The US plans to spend approximately $640 billion$640 billion on nuclear weapons and related programs over the next 10 years. The continued reliance by the US and its allies on nuclear weapons, along with their willingness to subvert progress towards the establishment a MENWFZ for their own strategic interests, belies their claim to be a force for peace and stability in the region.
Disarmament chicken and egg
While purporting to support the idea of a MENWZ, Israeli and the USUS insist that such an agreement cannot be negotiated until peace has been realised in the Middle East. Arab states argue that negotiations towards achieving a MENWFZ could play an important role in the peace process, and point to the fact that 21 Arab states signed the NPT during height of the Arab-Israeli conflict as evidence of Israeli hypocrisy.
As well as rejecting calls to accede to the NPT, Israel refuses to abide by international law and take the steps necessary towards achieving a just peace with Palestine. In violation of UN resolutions for over 40 years, Israel has refused to end its military occupation of Palestinian land and withdraw to the internationally recognised 1967 border.
It refuses to recognise the right of Palestinian refugees to return to the land they were forced from in the 1948 and 1967 wars. It sanctions the building of illegal settlements in Palestinian territory and continues construction of the Israeli West bank barrier, otherwise known as the apartheid wall, which further annexes Palestinian land.
Essentially, Israel’s position is that it will not negotiate a MENWFZ until a peace agreement has been concluded with its neighbours, which it is not willing to negotiate either.
After the 2009 IAEA conference where the INT resolution was passed, Israeli Foreign Minister Avigdor Lieberman wrote to each of the member states who voted in favour if it, condemning the resolution’s Arab sponsors.
Extracts from the letter, published in a January 2010 cable, state that as well as a “fundamental change in regional circumstances”, progress towards achieving a MENWZ cannot be made without “a significant transformation in the attitude of states in the region towards Israel”.

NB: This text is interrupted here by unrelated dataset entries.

$ cat src/rtl/pc_sequencer_if.sv
// pc_sequencer_if: decode-side controls and fetch-side outputs of the PC sequencer.
interface pc_sequencer_if #(parameter int D = 12);
    logic         start;
    logic [D-1:0] start_addr;
    logic         stall;
    logic         halt;
    logic         branch_en;
    logic         abs_jump;
    logic         call;
    logic         ret;
    logic [D-1:0] target;
    logic [D-1:0] prog_ctr;
    logic         fetch_valid;
    logic         done;
    logic         stack_err;
    modport master (
        output start, start_addr, stall, halt, branch_en, abs_jump, call, ret, target,
        input  prog_ctr, fetch_valid, done, stack_err
    );
    modport slave (
        input  start, start_addr, stall, halt, branch_en, abs_jump, call, ret, target,
        output prog_ctr, fetch_valid, done, stack_err
    );
endinterface

$ cat src/rtl/pc_sequencer.sv
// pc_sequencer: program counter with relative/absolute branches, call/return stack
// and an IDLE/RUN/HALTED run-control FSM.
module pc_sequencer #(
    parameter int D           = 12,
    parameter int STACK_DEPTH = 4
) (
    input logic            i_clk,
    input logic            i_rst,
    pc_sequencer_if.slave  bus
);
    localparam int AW = $clog2(STACK_DEPTH);
    localparam logic [AW:0] SP_FULL = (AW+1)'(STACK_DEPTH);
    typedef enum logic [1:0] {S_IDLE, S_RUN, S_HALTED} state_t;
    state_t         r_state, w_state_nxt;
    logic [D-1:0]   r_pc, w_pc_nxt;
    logic [AW:0]    r_sp, w_sp_nxt, w_sp_m1;
    logic [D-1:0]   r_stack [STACK_DEPTH];
    logic           r_err, w_err_nxt, w_push;
    logic [D-1:0]   w_pc_inc, w_br;
    assign w_pc_inc = r_pc + 1'b1;
    assign w_br     = bus.abs_jump ? bus.target : r_pc + bus.target;
    assign w_sp_m1  = r_sp - 1'b1;
    always_comb begin
        w_state_nxt = r_state;
        w_pc_nxt    = r_pc;
        w_sp_nxt    = r_sp;
        w_err_nxt   = r_err;
        w_push      = 1'b0;
        if (r_state != S_RUN) begin
            if (bus.start) begin
                w_state_nxt = S_RUN;
                w_pc_nxt    = bus.start_addr;
                w_sp_nxt    = '0;
                w_err_nxt   = 1'b0;
            end
        end else if (!bus.stall) begin
            if (bus.halt) begin
                w_state_nxt = S_HALTED;
            end else if (bus.ret) begin
                if (r_sp == '0) begin
                    w_err_nxt   = 1'b1;
                    w_state_nxt = S_HALTED;
                end else begin
                    w_pc_nxt = r_stack[w_sp_m1[AW-1:0]];
                    w_sp_nxt = w_sp_m1;
                end
            end else if (bus.branch_en && bus.call && r_sp == SP_FULL) begin
                w_err_nxt   = 1'b1;
                w_state_nxt = S_HALTED;
            end else if (bus.branch_en) begin
                w_pc_nxt = w_br;
                w_push   = bus.call;
                w_sp_nxt = bus.call ? r_sp + 1'b1 : r_sp;
            end else begin
                w_pc_nxt = w_pc_inc;
            end
        end
    end
    always_ff @(posedge i_clk) begin
        if (i_rst) begin
            r_state <= S_IDLE;
            r_pc    <= '0;
            r_sp    <= '0;
            r_err   <= 1'b0;
            for (int i = 0; i < STACK_DEPTH; i++) r_stack[i] <= '0;
        end else begin
            r_state <= w_state_nxt;
            r_pc    <= w_pc_nxt;
            r_sp    <= w_sp_nxt;
            r_err   <= w_err_nxt;
            if (w_push) r_stack[r_sp[AW-1:0]] <= w_pc_inc;
        end
    end
    assign bus.prog_ctr    = r_pc;
    assign bus.fetch_valid = (r_state == S_RUN);
    assign bus.done        = (r_state == S_HALTED);
    assign bus.stack_err   = r_err;
endmodule

$ cat src/flat_wrapper.sv
// flat-port wrapper written by rule: the top's interface ports become plain ports
module pc_sequencer_flat 
#(
    parameter int D           = 12,
    parameter int STACK_DEPTH = 4
)
  (i_clk, i_rst, bus_start, bus_start_addr, bus_stall, bus_halt, bus_branch_en, bus_abs_jump, bus_call, bus_ret, bus_target, bus_prog_ctr, bus_fetch_valid, bus_done, bus_stack_err);
  pc_sequencer_if #(.D(D)) bus_i ();
  input logic i_clk;
  input logic i_rst;
  input wire logic [$bits(bus_i.start)-1:0] bus_start;
  input wire logic [$bits(bus_i.start_addr)-1:0] bus_start_addr;
  input wire logic [$bits(bus_i.stall)-1:0] bus_stall;
  input wire logic [$bits(bus_i.halt)-1:0] bus_halt;
  input wire logic [$bits(bus_i.branch_en)-1:0] bus_branch_en;
  input wire logic [$bits(bus_i.abs_jump)-1:0] bus_abs_jump;
  input wire logic [$bits(bus_i.call)-1:0] bus_call;
  input wire logic [$bits(bus_i.ret)-1:0] bus_ret;
  input wire logic [$bits(bus_i.target)-1:0] bus_target;
  output wire logic [$bits(bus_i.prog_ctr)-1:0] bus_prog_ctr;
  output wire logic [$bits(bus_i.fetch_valid)-1:0] bus_fetch_valid;
  output wire logic [$bits(bus_i.done)-1:0] bus_done;
  output wire logic [$bits(bus_i.stack_err)-1:0] bus_stack_err;
  assign bus_i.start = bus_start;
  assign bus_i.start_addr = bus_start_addr;
  assign bus_i.stall = bus_stall;
  assign bus_i.halt = bus_halt;
  assign bus_i.branch_en = bus_branch_en;
  assign bus_i.abs_jump = bus_abs_jump;
  assign bus_i.call = bus_call;
  assign bus_i.ret = bus_ret;
  assign bus_i.target = bus_target;
  assign bus_prog_ctr = bus_i.prog_ctr;
  assign bus_fetch_valid = bus_i.fetch_valid;
  assign bus_done = bus_i.done;
  assign bus_stack_err = bus_i.stack_err;
  pc_sequencer #(.D(D), .STACK_DEPTH(STACK_DEPTH)) u_core (.i_clk(i_clk), .i_rst(i_rst), .bus(bus_i));
endmodule
$ cat config.mk
export PLATFORM = sky130hd
export DESIGN_NAME = pc_sequencer_flat
export DESIGN_NICKNAME = d
export VERILOG_FILES = /design/src/rtl/pc_sequencer_if.sv /design/src/rtl/pc_sequencer.sv /design/src/flat_wrapper.sv
export SDC_FILE = /design/constraint.sdc
export NUM_CORES = 1
export LEC_CHECK = 0
export CORE_ASPECT_RATIO = 0.6
export CORE_UTILIZATION = 61
export CTS_CLUSTER_DIAMETER = 30
export DETAILED_ROUTE_END_ITERATION = 6
export PLACE_DENSITY_LB_ADDON = 0.3
export RECOVER_POWER = 100
export SETUP_SLACK_MARGIN = 0.5
export SKIP_LAST_GASP = 1
export SYNTH_ARGS = -nofsm -noshare
export SYNTH_HDL_FRONTEND = slang
export SYNTH_SLANG_ARGS = --single-unit
export TNS_END_PERCENT = 30
$ cat constraint.sdc
create_clock -name i_clk -period 9.1 [get_ports i_clk]
set_input_delay 1.82 -clock i_clk [delete_from_list [all_inputs] [get_ports i_clk]]
set_output_delay 1.82 -clock i_clk [all_outputs]
set_load 0.02 [all_outputs]
== Word-level counts from Yosys, hierarchy flattened ==
Memory sizes are Yosys's and may differ from the RTL's.
Cells that the tools add are included.
Cells by class
  add/subtract/negate cells: 4
  mux-type cells: 46
  reductions and logical operators: 12
  equal/unequal tests: 11
Operators by type and width (count)
  $mux W12: 10
  $mux W3: 9
  $mux W1: 19
  $mux W2: 8
  $add A12 B1 Y12 const B: 1
  $add A12 B12 Y12: 1
  $reduce_or A12 Y1: 1
  $reduce_and A5 Y1: 2
  $reduce_bool A3 Y1: 3
  $reduce_and A7 Y1: 1
  $ne A2 B1 Y1 const B: 3
  $ne A3 B2 Y1 const B: 2
  $ne A4 B2 Y1 const B: 1
  $reduce_and A4 Y1: 1
  $reduce_bool A4 Y1: 1
  $add A3 B1 Y3 const B: 1
  $eq A3 B3 Y1 const B: 1
  $logic_not A3 Y1: 1
  $ne A3 B1 Y1 const B: 1
  $sub A3 B1 Y3 const B: 1
  $eq A2 B1 Y1 const B: 1
  $eq A2 B2 Y1 const B: 1
  $logic_and A1 B1 Y1: 2
  $ne A2 B2 Y1 const B: 1
Storage, ports and cells
  output and inout port bits: 15
  input bits: 33
  word-level logic and storage cells: 78
  memories kept: 1
  bits in registers: 18
  memory bits (writable): 48
Memory list
  u_core.r_stack: depth 4, bits a word 12, read ports 1, clocked after memory_dff 0, write ports 4, RTL line pc_sequencer.sv:17  | logic [D-1:0] r_stack [STACK_DEPTH];

== Depth between registers and ports, before layout ==
Gate-level depths: netlist (run 1).
  word-level depth: 12
  depth in mapped cells: 11
  depth with buffers taken out: 9

== Least setup slack after synthesis (run 1) ==
No wires, ideal clock.
  kind: input port to flip-flop
  start point: input bus_halt
  end point: memory u_core.r_stack[3][0] (enable)
  arrival time: 3.389 ns
  data required time: 8.700 ns
  setup slack: 5.311 ns
  cell stages on the path: 4
  library setup time: 0.400 ns
  buffers on the path: 0
  cell sequence: nor2_1 > nand2_2 > a2111o_1 > o31ai_1
RTL lines
  start: declaration: RTL line flat_wrapper.sv:14  | input wire logic [$bits(bus_i.halt)-1:0] bus_halt;
  end: declaration: RTL line pc_sequencer.sv:17

==> run_results.csv, run 1 <==
group,metric,value,unit
status,status,"finished with violations",
status,violations,"capacitance limit, slew limit",
power_and_ir_drop,p_leak,1.698,nW
worst_setup_path,cp_slowest_cell,"dlygate4sd3_1",
route,drc,0,
route,drt-total-wl,11.36,mm
power_and_ir_drop,power_density,171.7,mW/mm²
timing,fin_tns_setup,0,ns
worst_setup_path,r2r_start,"u_core.r_sp[0]$_SDFFE_PP0P_",
timing,rsz0062_at_grt,"no",
clocking,cts_sinks,66,
timing,fmax,206.9,MHz
min_path,hp-class,"flop to flop",
run,max_cap_viol_count,1,
logic_synthesis,synth_edf_count,48,
finish,syn2layout_area_growth,16.63,%
power_and_ir_drop,irDropWorstVdd,0.0001511,V
worst_setup_path,setup.worst_path.end_class,"flop",
timing,setup_viol,0,
placed_design,gp_congestion,0.9313,
min_path,holdPathEnd,"u_core.bus.stack_err$_SDFFE_PP0P_",
floorplanning,core_area,0.006193,mm²
global_route,grt.overflow.total,0,
finish,drive_gt1_frac,0.07852,
worst_setup_path,crit_chain,"dlygate4sd3_1 > nand2_1 > a2111o_1 > nand2b_1 > or3_1 > nand2_1",
timing,hold_slack,0.4860,ns
global_route,grt_usage,0.3490,
logic_synthesis,syn_area,0.003980,mm²
logic_synthesis,avgSynthCellArea,10.21,µm²
clocking,post_cts_resized,0,
clocking,clkSlewWorstSetupHoldPaths,0.07,ns
route,route.detailed.wl_per_inst,21.97,µm
finish,layout.nets,477,
clocking,clockBufferDepth,2,
clocking,cts_setup_buffers,0,
global_route,grt_pass1_wl,17.35,mm
min_path,worstHoldPathCells,2,
floorplanning,die-area,0.006863,mm²
min_path,hp-start,"u_core.bus.stack_err$_SDFFE_PP0P_",
worst_setup_path,worstPathMaxFanout,17,
logic_synthesis,synth_top_cell_by_area,"edfxtp_1",
logic_synthesis,synthCells,390,
finish,antenna_cells,0,
clocking,numCtsBuffers,9,
route,vias,3444,
clocking,cts_root_buf,"clkbuf_8",
worst_setup_path,arrival,4.82,ns
floorplanning,ioPinCount,48,
route,initialDrtViolationCount,518,
placed_design,hpwl,8.474,mm
timing,skew,0.008782,ns
worst_setup_path,start_kind,"input port",
route,ant_nets,0,
clocking,cts_hold_buf,0,
placed_design,dp_slack,4.412,ns
route,vias_per_cell,6.662,
worst_setup_path,cpMostUsedCell,"nand2_1",
clocking,cts.htree.levels,3,
global_route,grt_pass1_vias,3109,
timing,fin_crit,4.833,ns
logic_synthesis,synth_top_flop_cell,"edfxtp_1",
timing,tightest_slew,1.774,ns
floorplanning,die_h,64.57,µm
timing,hold_viol,0,
timing,final_max_slew_viol_count,13,
worst_setup_path,criticalPathCategory,"input port to flop",
logic_synthesis,async_flop_share,0,
logic_synthesis,synth_nets,439,
global_route,antenna_found_initial,0,
clocking,clock_latency,0.35,ns
placed_design,place_inst,501,
floorplanning,row_count,22,
logic_synthesis,ys_top_cells_by_area,"edfxtp_1 (36%), dfxtp_1 (9.1%), nor2_1 (7.2%)",
floorplanning,initial_utilization,0.6426,
logic_synthesis,netlist.area_leader.share,0.3622,
global_route,grt_max_degree,20,
worst_setup_path,reg2reg_to,"u_core.r_stack[1][5]$_SDFFCE_PN0P_",
timing,fin_ws,4.267,ns
finish,final_cells,517,
timing,maxSlewHeadroom,-0.1926,
worst_setup_path,regToRegSetupSlack,5.30,ns
route,dr.pass1.iters,5,
worst_setup_path,max_stage_delay,0.97,ns
clocking,cts_tree,"done",
logic_synthesis,yosysWarnings,0,
placed_design,port_buffers,47,
logic_synthesis,ys_ff_latch,66,
logic_synthesis,yosysSeqAreaShare,0.4527,
worst_setup_path,worst_r2r_path_depth,6,
timing,finalCritPeriodShare,0.5311,
floorplanning,dieWidth,106.3,µm
worst_setup_path,worst_ep_required_time,9.09,ns
logic_synthesis,synth_cell_types,59,
## worst max-delay path by stage
stage                  startpoint                                   to  slack (ns)
global placement    bus_branch_en  u_core.r_stack[2][11]$_SDFFCE_PN0P_        4.52
floorplan                bus_halt       u_core.r_stack[3][0]$_DFFE_PP_        5.31
global route        bus_branch_en  u_core.r_stack[1][10]$_SDFFCE_PN0P_        4.08
detailed placement  bus_branch_en   u_core.r_stack[1][6]$_SDFFCE_PN0P_        4.41
finish              bus_branch_en   u_core.r_stack[1][5]$_SDFFCE_PN0P_        4.27
CTS                 bus_branch_en   u_core.r_stack[1][2]$_SDFFCE_PN0P_        4.77
## area by class of cell
type	count	area [µm²]
sequential	66	1802
inverter	12	50.05
fill	442	1551
tap	84	105.1
clock buffer	9	123.9
timing repair buffer	48	478.0
clock inverter	7	92.59
multi-input combinational	291	1991
## sequential cells by signal (all words and copies together) (netlist names)
name and cells:
u_core.r_stack 48, u_core.bus.prog_ctr 12, u_core.r_sp 3, u_core.r_state 2
u_core.bus.stack_err 1
## power by group
part	internal [mW]	total [mW]	leakage (nW)	switching, mW
clock network	0.154	0.274	0.105	0.121
registers	0.336	0.356	0.643	0.0201
logic	0.0704	0.167	0.950	0.0965
total	0.560	0.797	1.70	0.237
## metal layers
layer | global-route usage | vias to the layer above | wire length, µm
li1 | - | 1527 | -
met1 | 0.5251 | 1587 | 4693
met2 | 0.4805 | 298 | 4563
met3 | 0.1227 | 32 | 1913
met4 | 0.07118 | 0 | 186
met5 | 0 | - | 0
## through the flow
stage	total power [mW]	instance area (µm²)	util
4_1_cts	0.7927	4669	0.7539
3_5_place_dp	0.5253	4453	0.7190
6_report	0.7972	4642	0.7495
3_3_place_gp	0.5202	4453	0.7190
5_1_grt	0.8187	4642	0.7495
2_1_floorplan	0.4630	3980	-
## critical path, delay by kind of cell
family / cells / cell delay, ns
AOI/OAI and AO/OA: 1 / 0.34
and+or+nand+nor: 4 / 1.69
buffers and inverters: 1 / 0.97
## cells in the final DEF, fill, tap and decap left out, types with 12 or more instances in the layout
cell type,synthesis,routed
a21oi_1,21,21
clkdlybuf4s50_1,0,30
dfxtp_1,18,18
dlygate4sd3_1,0,17
edfxtp_1,48,48
ha_1,15,15
mux4_2,12,12
nand2_1,30,30
nor2_1,76,76
## cell usage after synthesis, types with 9 or more instances
master    instances
nor2_1           76
o21ai_0           9
dfxtp_1          18
mux4_2           12
nand2_1          30
nand3_1          10
o211ai_1         10
ha_1             15
clkbuf_1         11
xor2_1           10
xnor2_1          10
inv_1            10
a21oi_1          21
edfxtp_1         48
## kinds of logic after synthesis
family / synth area share
xor gates and xnor gates: 0.04401
DFF: 0.4527
adders and majority gates: 0.05219
buffers and inverters: 0.04149
muxes: 0.08865
AOI/OAI and AO/OA: 0.1412
and+or+nand+nor: 0.1798
(Power assumes the default switching activity.)
==> inputs of run 2 (changes only) <==
Settings changed: CORE_UTILIZATION 61 to 56.
Clock period 9.1 ns to 5 ns, I/O delays scaled along.
==> run_results.csv, run 2 (same netlist as run 1, synthesis figures left out) <==
group,metric,value,unit
finish,top_register,"u_core.r_stack",
min_path,hp-start,"u_core.bus.stack_err$_SDFFE_PP0P_",
timing,fin_crit,3.854,ns
floorplanning,die_h,67.30,µm
finish,fin_area,0.004762,mm²
floorplanning,die-area,0.007459,mm²
route,drc,0,
global_route,use_met3,0.09695,
power_and_ir_drop,power_density,339.9,mW/mm²
route,initialDrtViolationCount,446,
worst_setup_path,criticalPathCategory,"input port to flop",
finish,drive_gt1_frac,0.08486,
timing,setup_viol,0,
worst_setup_path,start_kind,"input port",
finish,final_common_cell,"nor2_1",
timing,skew,0.003830,ns
global_route,grt_util_met1,0.4764,
clocking,cts_tree,"done",
clocking,clock_latency,0.33,ns
finish,largest_register_ffs,48,
status,status,"finished with violations",
power_and_ir_drop,power,1.618,mW
worst_setup_path,arrival,3.82,ns
floorplanning,initial_utilization,0.5885,
global_route,grt_pass1_vias,3049,
route,route.detailed.wl_per_inst,22.43,µm
finish,syn2layout_area_growth,19.65,%
placed_design,port_buffers,47,
finish,antenna_cells,0,
floorplanning,ioPinCount,48,
min_path,hp-class,"flop to flop",
route,vias_per_cell,6.637,
placed_design,postPlaceCellArea,0.004479,mm²
placed_design,gp_congestion,0.9562,
clocking,cts_hold_buf,0,
timing,fmax,259.5,MHz
clocking,clockBufferDepth,2,
global_route,grt.overflow.total,0,
status,violations,"capacitance limit, slew limit",
global_route,grt-busiest-layer,"met1",
global_route,grt_usage,0.3261,
route,vias,3471,
worst_setup_path,worstPathMaxFanout,16,
timing,tightest_slew,1.891,ns
run,max_cap_viol_count,1,
timing,hold_viol,0,
floorplanning,core_area,0.006763,mm²
worst_setup_path,setup.worst_path.end_class,"flop",
finish,layout.nets,480,
global_route,grt_util_met2,0.4643,
floorplanning,dieWidth,110.8,µm
clocking,cts_setup_buffers,0,
route,drt-total-wl,11.73,mm
route,ant_nets,0,
floorplanning,row_count,23,
clocking,clkSlewWorstSetupHoldPaths,0.05,ns
clocking,cts_root_buf,"clkbuf_16",
power_and_ir_drop,p_leak,1.758,nW
clocking,cts_sinks,66,
timing,maxSlewHeadroom,-0.2713,
timing,rsz0062_at_grt,"no",
route,dr.pass1.iters,5,
clocking,cts.htree.levels,3,
placed_design,hpwl,8.525,mm
global_route,grt_pass1_wl,17.47,mm
clocking,numCtsBuffers,9,
global_route,antenna_found_initial,0,
worst_setup_path,worst_ep_required_time,4.97,ns
finish,final_cell_mix,"nor2_1 (76), edfxtp_1 (48), clkdlybuf4s50_1 (31)",
power_and_ir_drop,irDropWorstVdd,0.0002607,V
timing,fin_tns_setup,0,ns
global_route,grt_max_degree,20,
timing,finalCritPeriodShare,0.7708,
worst_setup_path,r2r_start,"u_core.r_sp[0]$_SDFFE_PP0P_",
worst_setup_path,cp-startpoint,"bus_ret",
timing,final_max_slew_viol_count,13,
clocking,post_cts_resized,0,
==> run 2: where the power goes <==
part	switching (mW)	leakage [nW]	internal (mW)	total [mW]
combinational	0.181	0.965	0.130	0.311
clock	0.231	0.150	0.433	0.664
sequential	0.0314	0.643	0.612	0.644
==> run 2: worst max-delay path, cell delays in order <==
cell and delay [ns]:
dlygate4sd3_1 0.77, a2111o_1 0.49, nand2b_1 0.41, or3_1 0.63, nand2_1 0.50
==> run 2: path summary, 6_finish.rpt <==
path	end	slack (ns)	depth (start not counted)
worst max-delay path	u_core.r_stack[2][6]$_SDFFCE_PN0P_	1.15	5
worst min register to register	u_core.bus.stack_err$_SDFFE_PP0P_	0.47	2
worst max register to register	u_core.r_stack[2][6]$_SDFFCE_PN0P_	1.60	7
worst min-delay path	u_core.bus.stack_err$_SDFFE_PP0P_	0.47	2
==> run 2: stage by stage <==
| stage | worst slack [ns] | utilization | instances | hold slack (ns) |
|---|---|---|---|---|
| detailed placement | 1.263 | 0.6624 | 507 | 0.4778 |
| floorplan | 2.031 | - | 390 | 0.4730 |
| global route | 1.019 | 0.7042 | 523 | 0.5189 |
| finish | 1.146 | 0.7042 | 523 | 0.4720 |
| global placement | 1.395 | 0.6624 | 507 | 0.4554 |
| CTS | 1.588 | 0.7082 | 523 | 0.4903 |
==> run 2: cell type report <==
type / count / area, µm²
clock inverter: 6 / 81.33
timing repair buffer: 51 / 500.5
multi-input combinational: 291 / 1991
clock buffer: 10 / 229.0
sequential: 66 / 1802
fill: 499 / 2001
tap: 87 / 108.9
inverter: 12 / 50.05
==> run 2: metal layers <==
layer	part of all wire	up-vias
li1	-	1525
met1	0.42	1652
met2	0.42	272
met3	0.15	22
met4	0.014	0
met5	0	-
==> inputs of run 3 (changes only) <==
Clock period 5 ns to 3.65 ns, I/O delays scaled along.
==> run_results.csv, run 3 (same netlist as run 1, synthesis figures left out) <==
group,metric,value,unit
status,status,"finished clean",
global_route,grt_pass1_wl,16.67,mm
global_route,grt_usage,0.3028,
timing,hold_slack,0.4635,ns
global_route,grt.overflow.total,0,
finish,fin_area,0.004795,mm²
route,drc,0,
clocking,clock_latency,0.33,ns
global_route,grt_pass1_vias,3040,
worst_setup_path,max_stage_delay,0.55,ns
timing,hold_viol,0,
worst_setup_path,arrival,3.13,ns
worst_setup_path,criticalPathCategory,"input port to flop",
finish,drive_gt1_frac,0.09297,
route,vias_per_cell,6.432,
timing,final_max_slew_viol_count,0,
worst_setup_path,timing.critical_path.buf_inv,1,
min_path,hp-class,"flop to flop",
clocking,numCtsBuffers,9,
clocking,cts_hold_buf,0,
finish,antenna_cells,0,
floorplanning,ioPinCount,48,
worst_setup_path,worstPathMaxFanout,15,
floorplanning,core_area,0.006763,mm²
worst_setup_path,cpLargestDelayFamily,"simple AND/OR/NAND/NOR gates",
power_and_ir_drop,power_density,450.2,mW/mm²
finish,top_register,"u_core.r_stack",
floorplanning,die-area,0.007459,mm²
clocking,clockBufferDepth,2,
clocking,clkSlewWorstSetupHoldPaths,0.06,ns
finish,final_cells,528,
clocking,cts.htree.levels,3,
placed_design,place_inst,512,
route,vias,3396,
clocking,cts_sinks,66,
worst_setup_path,worst_ep_required_time,3.61,ns
finish,layout.nets,485,
timing,tightest_slew,0.8143,ns
floorplanning,die_h,67.30,µm
timing,fin_crit,3.167,ns
finish,final_common_cell,"nor2_1",
clocking,cts_root_buf,"clkbuf_16",
floorplanning,row_count,23,
placed_design,port_buffers,47,
finish,final_cell_mix,"nor2_1 (76), edfxtp_1 (48), nand2_1 (30)",
route,initialDrtViolationCount,353,
route,drt-total-wl,10.71,mm
worst_setup_path,cp_slowest_cell,"dlygate4sd3_1",
clocking,cts_tree,"done",
global_route,antenna_found_initial,0,
power_and_ir_drop,irDropWorstVdd,0.0002919,V
timing,rsz0062_at_grt,"yes",
placed_design,gp_congestion,0.9440,
timing,fin_tns_setup,0,ns
clocking,cts_setup_buffers,0,
floorplanning,initial_utilization,0.5885,
placed_design,hpwl,7.898,mm
finish,largest_register_ffs,48,
run,max_cap_viol_count,0,
timing,setup_viol,0,
worst_setup_path,crit_chain,"dlygate4sd3_1 > nor2_1 > nand2_2 > a2111o_1 > nand2b_4 > or3_4 > nand2_1",
timing,maxSlewHeadroom,0.4571,
finish,utilization,0.7090,
global_route,grt_max_degree,20,
route,ant_nets,0,
timing,fmax,315.7,MHz
power_and_ir_drop,p_leak,1.784,nW
route,route.detailed.wl_per_inst,20.28,µm
timing,skew,0.006347,ns
placed_design,postPlaceCellArea,0.004517,mm²
finish,multi_input_area,0.002008,mm²
finish,fill_cells,514,
finish,ff_latch_area,0.001802,mm²
timing,finalCritPeriodShare,0.8678,
worst_setup_path,setup.worst_path.end_class,"flop",
floorplanning,dieWidth,110.8,µm
route,dr.pass1.iters,5,
finish,syn2layout_area_growth,20.47,%
worst_setup_path,start_kind,"input port",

This would appear to mean that Israel is not willing to negotiate a MENWFZ until other states in the region accept the state of Israel as it exists, despite the violations of international law and continuing acts of aggression upon which it is founded.
The Finnish convenors of this year’s MENWFZ conference sent diplomats to Israel to try to persuade them persuade them to take part. At a recent IAEA meeting, Arab states agreed not to put forward a resolution which referred to Israel’s nuclear weapons, in the hope that this would encourage Israeli participation.
However, the US reportedly says the time is “not opportune”. Within days, Israel reaffirmed its commitment to force over negotiations when it began bombing Gaza. The US has explicitly defended Israel’s latest attack, as it implicitly defends Israel’s possession of nuclear weapons.
Iranian people increasingly suffer over their government’s alleged nuclear ambitions, it is the actions of Israel and its allies which continue block progress towards a peaceful, nuclear weapons free Middle East.